[fix] prefill unsupport sliding window attention (#2758)

### What this PR does / why we need it? fix prefill attention bug，not support sliding window. npu_fused_infer_attention_score head_dim only equal 128, not support other number. ### Does this PR introduce _any_ user-facing change? remove prefill phase npu_fused_infer_attention_score ### How was this patch tested? - vLLM version: v0.10.1.1 - vLLM main: e599e2c65e --------- Signed-off-by: nsdie <yeyifan@huawei.com>
2025-09-07 10:34:38 +08:00
parent 752e272a55
commit b2f77d3aa8
2 changed files with 9 additions and 72 deletions
--- a/tests/ut/attention/test_attention_v1.py
+++ b/tests/ut/attention/test_attention_v1.py
@@ -341,36 +341,6 @@ class TestAscendAttentionBackendImpl(TestBase):
        mock_flash_attention.assert_called_once()
        assert output.shape == (10, 8 * 64)

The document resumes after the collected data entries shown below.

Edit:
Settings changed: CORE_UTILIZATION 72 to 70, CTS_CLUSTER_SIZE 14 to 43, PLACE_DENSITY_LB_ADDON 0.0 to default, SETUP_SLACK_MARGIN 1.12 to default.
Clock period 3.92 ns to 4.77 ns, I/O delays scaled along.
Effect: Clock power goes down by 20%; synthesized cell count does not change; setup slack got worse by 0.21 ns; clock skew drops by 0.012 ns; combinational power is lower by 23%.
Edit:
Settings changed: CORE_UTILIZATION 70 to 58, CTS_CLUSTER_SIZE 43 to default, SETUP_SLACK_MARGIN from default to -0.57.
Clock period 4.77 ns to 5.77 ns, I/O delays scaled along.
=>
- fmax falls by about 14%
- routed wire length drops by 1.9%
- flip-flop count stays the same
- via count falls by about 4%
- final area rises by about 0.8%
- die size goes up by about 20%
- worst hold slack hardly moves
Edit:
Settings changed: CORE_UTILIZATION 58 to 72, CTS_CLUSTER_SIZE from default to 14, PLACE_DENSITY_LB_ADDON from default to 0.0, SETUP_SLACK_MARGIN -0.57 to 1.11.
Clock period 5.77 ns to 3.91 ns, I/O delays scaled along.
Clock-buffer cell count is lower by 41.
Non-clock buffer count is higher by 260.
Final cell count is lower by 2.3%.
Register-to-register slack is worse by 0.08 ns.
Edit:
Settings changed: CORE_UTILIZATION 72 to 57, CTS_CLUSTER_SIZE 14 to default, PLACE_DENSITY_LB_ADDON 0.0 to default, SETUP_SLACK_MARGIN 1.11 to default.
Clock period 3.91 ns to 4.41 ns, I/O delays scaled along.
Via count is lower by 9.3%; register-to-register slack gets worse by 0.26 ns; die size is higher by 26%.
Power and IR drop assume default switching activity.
[design/flow/run.sh]
#!/bin/bash
# the make line also repeats each setting of config.mk as NAME=value (left out here)
make -C /OpenROAD-flow-scripts/flow DESIGN_CONFIG=/design/flow/config.mk WORK_HOME=/design/flow/orfs CLKGATE_MAP_FILE= finish
[design/flow/config.mk]
export PLATFORM = sky130hd
export DESIGN_NAME = LAB_3
export DESIGN_NICKNAME = LAB_3
export VERILOG_FILES = /design/flow/design.v
export SDC_FILE = /design/flow/constraint.sdc
export NUM_CORES = 4
export LEC_CHECK = 0
export CAP_MARGIN = 20
export CELL_PAD_IN_SITES_DETAIL_PLACEMENT = 0
export CORE_ASPECT_RATIO = 1.79
export CORE_MARGIN = 2
export CORE_UTILIZATION = 26
export HOLD_SLACK_MARGIN = 0.18
export MAX_ROUTING_LAYER = met5
export PLACE_DENSITY = 0.56
export SLEW_MARGIN = 20
[design/flow/constraint.sdc]
create_clock -name core_clock -period 7.86 [get_ports {Clk}]
set_input_delay 1.5720 -clock core_clock [delete_from_list [all_inputs] [get_ports {Clk}]]
set_output_delay 1.5720 -clock core_clock [all_outputs]
set_load 0.01 [all_outputs]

-    @patch('torch_npu._npu_reshape_and_cache')
-    @patch('torch_npu._npu_flash_attention')
-    def test_forward_prefill_no_cache_swa(self, mock_flash_attention,
-                                          mock_reshape_cache):
-        """Test forward pass in PrefillNoCache state"""
-        query = torch.randn(10, 8 * 64)
-        key = torch.randn(10, 8 * 64)
-        value = torch.randn(10, 8 * 64)
-        kv_cache = torch.empty(2, 5, 128, 8, 64)
-        metadata = self.attn_metadata
-        metadata.attn_state = AscendAttentionState.PrefillNoCache
-        metadata.attn_mask = torch.randn(1, 1, 10, 10)
-        metadata.seq_lens = torch.tensor([10])
-        metadata.num_actual_tokens = 10
-        metadata.slot_mapping = torch.zeros(10, dtype=torch.long)
-        layer = self.layer_no_quant
-        # layer.quant_method.apply.return_value = metadata
-        print(self.layer_no_quant._v_scale_float)
-        output = self.impl_swa.forward(layer,
-                                       query,
-                                       key,
-                                       value,
-                                       kv_cache,
-                                       metadata,
-                                       trace_flag=False)
-
-        mock_reshape_cache.assert_called_once()
-        mock_flash_attention.assert_called_once()
-        assert output.shape == (10, 8 * 64)
-
    @patch('torch_npu._npu_reshape_and_cache')
    @patch('torch_npu._npu_flash_attention_qlens')
    def test_forward_prefill_cache_hit(self, mock_flash_attention_qlens,
--- a/vllm_ascend/attention/attention_v1.py
+++ b/vllm_ascend/attention/attention_v1.py
@@ -265,20 +265,6 @@ class AscendAttentionBackendImpl(AttentionImpl):
        self.key_cache = None
        self.value_cache = None

-    def _repeat_kv(self, hidden_states: torch.Tensor,
-                   n_rep: int) -> torch.Tensor:
-        """
-        This is the equivalent of torch.repeat_interleave(x, dim=1, repeats=n_rep). The hidden states go from (batch,
-        num_key_value_heads, seqlen, head_dim) to (batch, num_attention_heads, seqlen, head_dim)
-        """
-        num_key_value_heads, slen, head_dim = hidden_states.shape
-        if n_rep == 1:
-            return hidden_states
-        hidden_states = hidden_states[:, None, :, :].expand(
-            num_key_value_heads, n_rep, slen, head_dim)
-        return hidden_states.reshape(num_key_value_heads * n_rep, slen,
-                                     head_dim)
-
    def _forward_prefill_no_cache(
        self,
        query: torch.Tensor,
@@ -304,34 +290,15 @@ class AscendAttentionBackendImpl(AttentionImpl):
            mask = torch_npu.npu_format_cast(mask.contiguous(),
                                             ACL_FORMAT_FRACTAL_NZ)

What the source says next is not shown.